There is just one tiny problem: The plan sounds horrendously expensive – and that is before we even talk about the renationalisation of rail and energy. Let’s start with education. The Institute for Fiscal Studies reckons that Labour’s Higher Education policy would raise the deficit by over £8bn (about 0.5% of GDP at current prices). Investing £250bn in infrastructure over a ten year period implies a boost equivalent to 1.5% of GDP per year. To secure the financing, taxes must inevitably go up. Labour has suggested that it will raise income taxes on those earning over £80,000 per year (the top 5%), though has not said by how much, and “will ask large corporations to pay a little more.”

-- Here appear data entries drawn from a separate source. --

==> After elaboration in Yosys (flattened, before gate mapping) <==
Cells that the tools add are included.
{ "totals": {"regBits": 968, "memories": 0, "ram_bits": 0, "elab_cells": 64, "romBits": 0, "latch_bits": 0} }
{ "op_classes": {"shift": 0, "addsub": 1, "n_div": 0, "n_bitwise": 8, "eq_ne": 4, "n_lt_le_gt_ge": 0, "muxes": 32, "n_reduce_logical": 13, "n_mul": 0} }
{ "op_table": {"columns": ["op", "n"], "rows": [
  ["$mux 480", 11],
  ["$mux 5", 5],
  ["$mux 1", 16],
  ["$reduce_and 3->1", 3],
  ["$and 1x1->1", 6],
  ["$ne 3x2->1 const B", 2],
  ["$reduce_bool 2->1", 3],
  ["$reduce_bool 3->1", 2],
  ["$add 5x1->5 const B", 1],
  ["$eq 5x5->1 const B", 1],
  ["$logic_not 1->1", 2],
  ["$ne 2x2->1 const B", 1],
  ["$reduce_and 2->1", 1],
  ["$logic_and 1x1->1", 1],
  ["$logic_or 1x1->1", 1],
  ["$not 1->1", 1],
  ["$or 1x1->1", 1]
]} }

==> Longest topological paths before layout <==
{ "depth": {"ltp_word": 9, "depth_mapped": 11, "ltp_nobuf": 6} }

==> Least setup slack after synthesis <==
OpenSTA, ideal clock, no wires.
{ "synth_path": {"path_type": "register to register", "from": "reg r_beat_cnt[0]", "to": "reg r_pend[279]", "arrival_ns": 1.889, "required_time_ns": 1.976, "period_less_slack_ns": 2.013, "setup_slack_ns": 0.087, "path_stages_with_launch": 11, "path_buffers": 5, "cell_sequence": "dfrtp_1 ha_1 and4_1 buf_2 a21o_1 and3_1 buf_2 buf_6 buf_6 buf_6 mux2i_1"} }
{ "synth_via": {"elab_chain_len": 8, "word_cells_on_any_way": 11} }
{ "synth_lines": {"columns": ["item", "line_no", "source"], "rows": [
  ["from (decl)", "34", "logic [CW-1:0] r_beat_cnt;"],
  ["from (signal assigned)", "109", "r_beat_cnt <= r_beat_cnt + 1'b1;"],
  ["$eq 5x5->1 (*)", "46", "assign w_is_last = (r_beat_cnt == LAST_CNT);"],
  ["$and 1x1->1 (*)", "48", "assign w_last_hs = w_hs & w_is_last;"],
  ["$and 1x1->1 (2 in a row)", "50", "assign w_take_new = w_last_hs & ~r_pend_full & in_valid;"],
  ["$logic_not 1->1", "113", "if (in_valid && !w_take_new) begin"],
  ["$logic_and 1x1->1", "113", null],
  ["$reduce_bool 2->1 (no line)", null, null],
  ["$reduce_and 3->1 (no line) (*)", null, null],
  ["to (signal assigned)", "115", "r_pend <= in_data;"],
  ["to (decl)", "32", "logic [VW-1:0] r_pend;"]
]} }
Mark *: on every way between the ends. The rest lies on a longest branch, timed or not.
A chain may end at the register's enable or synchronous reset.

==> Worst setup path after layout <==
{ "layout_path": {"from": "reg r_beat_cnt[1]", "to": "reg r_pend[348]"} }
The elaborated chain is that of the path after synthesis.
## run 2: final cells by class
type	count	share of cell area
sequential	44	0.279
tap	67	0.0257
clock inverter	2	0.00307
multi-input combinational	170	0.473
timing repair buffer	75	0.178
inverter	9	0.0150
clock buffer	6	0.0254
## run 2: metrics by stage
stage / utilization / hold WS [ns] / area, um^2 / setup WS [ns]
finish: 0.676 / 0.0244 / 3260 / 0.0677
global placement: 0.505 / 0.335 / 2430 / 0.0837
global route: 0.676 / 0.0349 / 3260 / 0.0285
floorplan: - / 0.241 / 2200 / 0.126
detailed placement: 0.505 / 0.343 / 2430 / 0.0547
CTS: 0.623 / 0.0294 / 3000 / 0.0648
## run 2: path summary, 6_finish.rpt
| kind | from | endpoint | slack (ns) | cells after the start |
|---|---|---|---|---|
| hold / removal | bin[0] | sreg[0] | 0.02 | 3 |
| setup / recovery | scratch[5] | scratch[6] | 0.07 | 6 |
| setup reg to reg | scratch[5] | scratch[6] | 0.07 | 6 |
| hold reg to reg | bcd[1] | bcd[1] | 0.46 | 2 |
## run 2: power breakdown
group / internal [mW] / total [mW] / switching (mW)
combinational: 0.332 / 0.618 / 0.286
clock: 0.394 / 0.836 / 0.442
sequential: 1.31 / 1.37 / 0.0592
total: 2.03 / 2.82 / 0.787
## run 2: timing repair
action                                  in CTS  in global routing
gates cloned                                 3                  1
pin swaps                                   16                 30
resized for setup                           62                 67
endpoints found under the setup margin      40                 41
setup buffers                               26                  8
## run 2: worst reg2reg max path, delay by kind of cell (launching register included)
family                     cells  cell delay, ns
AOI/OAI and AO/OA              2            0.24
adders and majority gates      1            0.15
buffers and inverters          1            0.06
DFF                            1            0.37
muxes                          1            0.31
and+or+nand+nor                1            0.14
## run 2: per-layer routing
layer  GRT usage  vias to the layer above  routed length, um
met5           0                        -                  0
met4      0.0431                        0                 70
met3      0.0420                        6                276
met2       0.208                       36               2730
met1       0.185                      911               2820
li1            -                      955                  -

Some back-of-the-envelope calculations suggest that there are 1.1 million taxpayers earning between £80k and £150k per year paying higher rate tax at 40%, and 0.3 million earning above £150k paying a 45% rate. This means that only 25% of all higher rate taxpayers earn more than £80k. We can thus take the HMRC’s tax rate elasticity multiplier which calculates the full effect of raising higher rates taxes, and assume a 25% efficiency rate compared to the full impact. Running through the numbers, each 1% rise in tax on those earning above £80k per year will yield around £0.5bn in revenue per year. If the tax rate is whacked up by 4 to 5 percentage points, we could thus fund the education costs. The ready reckoner also suggests that each 1% on the corporate rate will reap around £2.4bn per annum. Thus, reversing the planned 3 percentage point cut in corporate taxes by 2020 yields another £7.2bn over three years. A Labour government could even raise corporate taxes back towards 25% over (say) five years, yielding an extra £12bn by 2022. Adding up these numbers (an effective 8 percentage point rise in corporate taxes and 5 points on taxes for higher earners), we thus start to get close to the £25bn needed for annual infrastructure spending.

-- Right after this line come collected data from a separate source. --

**config.mk**
```make
export PLATFORM = sky130hd
export DESIGN_NAME = pc_unit
export DESIGN_NICKNAME = d
export VERILOG_FILES = /design/src/rtl/pc_unit.sv
export SDC_FILE = /design/constraint.sdc
export NUM_CORES = 1
export LEC_CHECK = 0
export ABC_AREA = 1
export BUFFER_PORTS_ARGS = -buffer_cell sky130_fd_sc_hd__buf_2
export CELL_PAD_IN_SITES_DETAIL_PLACEMENT = 0
export CELL_PAD_IN_SITES_GLOBAL_PLACEMENT = 1
export CORE_MARGIN = 2
export CORE_UTILIZATION = 38
export DETAILED_ROUTE_END_ITERATION = 8
export PLACE_DENSITY_LB_ADDON = 0.15
export SLEW_MARGIN = 20
export SYNTH_ARGS = -nofsm -noshare
export SYNTH_HDL_FRONTEND = slang
export SYNTH_SLANG_ARGS = --single-unit
```
**constraint.sdc**
```tcl
create_clock -name clk -period 4.65 [get_ports clk]
set_input_delay 1.395 -clock clk [delete_from_list [all_inputs] [get_ports clk]]
set_output_delay 1.395 -clock clk [all_outputs]
set_load 0.005 [all_outputs]
```
**src/rtl/pc_unit.sv**
```systemverilog
// Program counter with RUN/HALTED/STEP control, conditional jump decode and a
// saturating advance counter. All outputs are registered.
module pc_unit #(
  parameter logic [15:0] RESET_VECTOR = 16'h0000,
  parameter bit          START_HALTED = 1'b0
) (
  input  logic        clk,
  input  logic        rst_n,
  input  logic        c_instr,
  input  logic [2:0]  jmp,
  input  logic        zr,
  input  logic        ng,
  input  logic [15:0] a_reg,
  input  logic        halt_req,
  input  logic        step_req,
  input  logic        resume,
  output logic [15:0] pc,
  output logic        halted,
  output logic        jump_taken,
  output logic [15:0] instr_count
);

  localparam logic [1:0] ST_RUN    = 2'd0;
  localparam logic [1:0] ST_HALTED = 2'd1;
  localparam logic [1:0] ST_STEP   = 2'd2;
  localparam logic [1:0] ST_RESET  = START_HALTED ? ST_HALTED : ST_RUN;

  logic [1:0]  state;
  logic [1:0]  state_nxt;
  logic        take;
  logic        adv;
  logic [15:0] pc_nxt;

  function automatic logic jump_cond(input logic [2:0] j, input logic z, input logic n);
    logic c;
    case (j)
      3'b000:  c = 1'b0;
      3'b001:  c = !z && !n;
      3'b010:  c = z;
      3'b011:  c = z || !n;
      3'b100:  c = n;
      3'b101:  c = !z;
      3'b110:  c = z || n;
      default: c = 1'b1;
    endcase
    return c;
  endfunction

  function automatic logic [15:0] sat_inc(input logic [15:0] v);
    return (v == 16'hFFFF) ? v : v + 16'd1;
  endfunction

  always_comb begin
    take      = c_instr && jump_cond(jmp, zr, ng);
    pc_nxt    = take ? a_reg : pc + 16'd1;
    adv       = 1'b0;
    state_nxt = state;
    case (state)
      ST_RUN: begin
        // halt takes precedence over any jump presented in the same cycle
        if (halt_req) state_nxt = ST_HALTED;
        else          adv       = 1'b1;
      end
      ST_HALTED: begin
        if (resume)        state_nxt = ST_RUN;
        else if (step_req) state_nxt = ST_STEP;
      end
      ST_STEP: begin
        adv       = 1'b1;
        state_nxt = resume ? ST_RUN : ST_HALTED;
      end
      default: state_nxt = ST_RESET;
    endcase
  end

  // state / output register stage
  always_ff @(posedge clk) begin
    if (!rst_n) begin
      state       <= ST_RESET;
      halted      <= START_HALTED;
      pc          <= RESET_VECTOR;
      jump_taken  <= 1'b0;
      instr_count <= 16'h0000;
    end else begin
      state      <= state_nxt;
      halted     <= (state_nxt == ST_HALTED);
      jump_taken <= adv && take;
      if (adv) begin
        pc          <= pc_nxt;
        instr_count <= sat_inc(instr_count);
      end
    end
  end

endmodule
```
==> impl_metrics.ini <==
[floorplanning]
die-height_microns = 80.2
num_rows = 27
initial_core_util_pct = 39.6
die_area_sq_um = 6440
ports_placed_on_the_boundary = 61
core_area_sq_um = 5570
die_w_microns = 80.2

[logic_synthesis]
number_of_enable_flip_flop_cells_after_synthesis = 0
mappedNetlistNets = 372
yosys_warnings = 0
synth_top_flop_cell = sky130_fd_sc_hd__dfxtp_1
mappedNetlistArea_sq_um = 2210
synth_seq_area_share_pct = 32.6
yosys_register_bits = 36
async_reset_ff_share_pct = 0
synthCells = 343
number_of_distinct_library_cells_after_synthesis = 31
average_cell_area_after_synthesis_sq_um = 6.44

[clocking]
ctsRootBufferMaster = sky130_fd_sc_hd__clkbuf_8
tritoncts_num_sinks = 36
tritoncts = yes
worst_skew_pair.late_latency_ns = 0.30
clk_pin_slew_worst_paths_ns = 0.07
cts.htree.levels = 2
cts_made_buffers = 5
hold_buffers = 0
post_cts_resize_count = 0
cts-root-to-sink-buffers = 2
cts.repair_timing.setup_buffer_count = 0

[placed_design]
detailedPlacementHpwl_mm = 4.19
io_buffers = 60
finalWeightedCongestion = 0.817

[detailed_routing]
vias_after_detailed_routing = 2312
ant_nets = 0
initialDrtViolationCount = 120
totalWireLength_mm = 5.68
drt_pass1_iterations = 4
avg_vias_per_cell = 4.86
post_drt_wl_per_cell_microns = 11.9
route.detailed.drc = 0

[critical_path]
ws_path_type = in2reg
slowest_stage = sky130_fd_sc_hd__nor2_1
crit_fanout = 20
crit_path_max_incr_delay_ns = 0.83
crit_family = simple AND/OR/NAND/NOR gates
critical_path.endpoint_type = flip-flop
path_cells = buf_2 -> inv_1 -> nor2_1 -> nand2_1 -> nand3_1
worst-endpoint-required_ns = 4.89
crit_arrival_ns = 2.96
worst_setup_sp_type = input port
critical_path.n_buffers_inverters = 2

[sta]
worstMarginPinSlew_ns = 0.902
slew_headroom_pct = 39.6
clock.fmax_mhz = 368
rsz_0062_raised_after_global_routing = false
report.final.hold_viol_count = 0
timing.clock.skew_ns = 0.00318
finalSetupViolCount = 0
period_share_pct = 58.5
final-max-slew-violation-count = 0
time_the_final_worst_path_needs_with_i_o_delays_and_setup_ns = 2.72
timing.setup.tns_ns = 0

[global_route]
grt_remaining_overflow = 0
number_of_antenna_violations_at_the_first_check_in_global_routing = 0
first_global_vias = 1945
grt_util_all_layers_pct = 18.6
grt_max_degree = 27
grt_pass1_wl_mm = 9.34

[power_and_ir_drop]
power.static_leakage_uw = 0.00116
total_power_uw = 666
pwr_density_cell_nw_per_um2 = 252
max-vdd-ir-drop_mv = 0.111

[job]
cap_viol_max_count = 0

[finish]
nFillCells = 600
nets = 432
n_antenna_cell = 0
drive_above_1_share_pct = 22.3
area_growth_from_synthesis_to_layout_pct = 19.9

[status]
run_status = completed

[hold_path]
min-delay-path-class = reg2reg
==> report_power, final <==
part | total, uW | internal [uW] | switching, uW
clock | 241 | 121 | 120
combinational | 89.4 | 35.9 | 53.5
sequential | 336 | 320 | 15.8
total | 666 | 477 | 189
==> cells by family after synthesis <==
logic type,Yosys count,synth area share (%)
DFF,36,32.6
AOI/OAI and AO/OA,44,12.5
adders and majority gates,2,1.13
xor gates and xnor gates,17,6.74
and+or+nand+nor,206,39.7
buffers and inverters,38,7.25
==> layer usage <==
metal	track usage, %	vias to the layer above	wire [microns]
met5	0	-	0
met4	5.59	0	72
met3	4.61	8	358
met2	26.2	66	2300
met1	27.5	1024	2950
li1	-	1214	-
==> layout by cell type (no fill, tap or decap), types with 6 or more instances in the layout <==
cell                       Yosys  routed
sky130_fd_sc_hd__inv_1        29      29
sky130_fd_sc_hd__a21oi_2      10      10
sky130_fd_sc_hd__nor2_1       37      37
sky130_fd_sc_hd__nand3_1      26      26
sky130_fd_sc_hd__a21oi_1       9       9
sky130_fd_sc_hd__xnor2_1       6       6
sky130_fd_sc_hd__xor2_1       11      11
sky130_fd_sc_hd__buf_2         5      60
sky130_fd_sc_hd__clkbuf_8      0       6
sky130_fd_sc_hd__o21ai_0      19      19
sky130_fd_sc_hd__dfxtp_1      36      36
sky130_fd_sc_hd__nand2_1     120     120
==> synthesized netlist by cell type (2+ instances only) <==
cell type                 instances  area, sq um
sky130_fd_sc_hd__nand2_1        120          450
sky130_fd_sc_hd__nor2_1          37          139
sky130_fd_sc_hd__dfxtp_1         36          721
sky130_fd_sc_hd__inv_1           29          109
sky130_fd_sc_hd__nand3_1         26          130
sky130_fd_sc_hd__o21ai_0         19         95.1
sky130_fd_sc_hd__xor2_1          11         96.3
sky130_fd_sc_hd__a21oi_2         10         87.6
sky130_fd_sc_hd__a21oi_1          9         45.0
sky130_fd_sc_hd__xnor2_1          6         52.6
sky130_fd_sc_hd__buf_2            5         25.0
sky130_fd_sc_hd__nand4_1          5         31.3
sky130_fd_sc_hd__nor3_1           5         25.0
sky130_fd_sc_hd__nand2_2          4         25.0
sky130_fd_sc_hd__ha_1             2         25.0
sky130_fd_sc_hd__nor2_4           2         22.5
sky130_fd_sc_hd__o21ai_1          2         10.0
sky130_fd_sc_hd__or2_2            2         12.5
==> worst paths after layout <==
path,cells past startpoint,slack (ns),startpoint,end
setup reg to reg,7,2.81,instr_count[0],instr_count[4]
setup / recovery,5,1.93,rst_n,pc[4]
hold reg to reg,2,0.50,pc[15],pc[15]
hold / removal,2,0.50,pc[15],pc[15]
==> stage by stage <==
step / setup WS [ns] / util, % / cells / hold WS (ns) / instance area, sq um
detailed placement: 1.60 / 45.9 / 468 / 0.486 / 2560
floorplan: 2.35 / - / 343 / 0.472 / 2210
CTS: 1.90 / 47.5 / 476 / 0.496 / 2650
global placement: 1.62 / 45.9 / 468 / 0.474 / 2560
finish: 1.93 / 47.5 / 476 / 0.498 / 2650
global route: 1.68 / 47.5 / 476 / 0.524 / 2650
==> final cells by class <==
type                            instances  area [sq um]  share of cell area [%]
Multi-Input combinational cell        269          1330                    50.1
Sequential cell                        36           721                    27.2
Timing Repair Buffer                   61           308                    11.6
Inverter                               30           113                    4.25
Clock buffer                            8          90.1                    3.40
Tap cell                               72          90.1                    3.40
==> registers in the layout, indices dropped and copies added (netlist names) <==
signal,cells
halted,1
pc,16
jump_taken,1
state,2
instr_count,16
==> worst min-delay path, cell delays in order (launching register included) <==
cell	delay (ns)
sky130_fd_sc_hd__dfxtp_1	0.34
sky130_fd_sc_hd__nand2_1	0.07
sky130_fd_sc_hd__nand2_1	0.05
Power figures use the tool's default switching activity.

But funding the reprivatisation would be enormously expensive. A brokerage report by Jefferies in 2015 put the cost of renationalising the energy sector at £185bn (~11% of GDP). They also pointed out that “if a future Labour government restricted itself to just acquiring the UK assets of the big six generators plus National Grid, the cost would be £124bn.” I have no idea what renationalising the rail sector would cost but let’s say £60bn for the sake of argument. An increase of £184bn in public outlays would raise the debt-to-GDP ratio by 11% at one stroke. Even assuming this is not a problem, the markets would almost certainly demand a higher risk premium on gilts, so debt servicing costs would rise. But here is the kicker: Labour has proposed a Fiscal Credibility Rule which plans to reduce the current balance to zero on a five year rolling timescale (which sounds to me like a never-never rule), but also that the debt-to-GDP ratio be lower at the end of the parliamentary term than at the beginning. Nationalising rail and energy would blow a hole in that, but fortunately Labour proposes to suspend the operation of the rule so long as monetary policy is operating at the lower bound. So that’s all right then!

All of these numbers are back of the envelope calculations and in no way constitute a detailed analysis of the costs.  Although many commentators liken this document to Labour’s 1983 election manifesto, its 1974 document which called for “more control over the powerful private forces that at present dominate our economic life” was at least as damaging because the party was actually in government. Labour’s main failure in the 1970s was to recognise that the poor performance of the British economy was not due simply to the failings of the capitalist system: It was largely due to an insular view of the economic problems. It feels very much like we are at that point again today.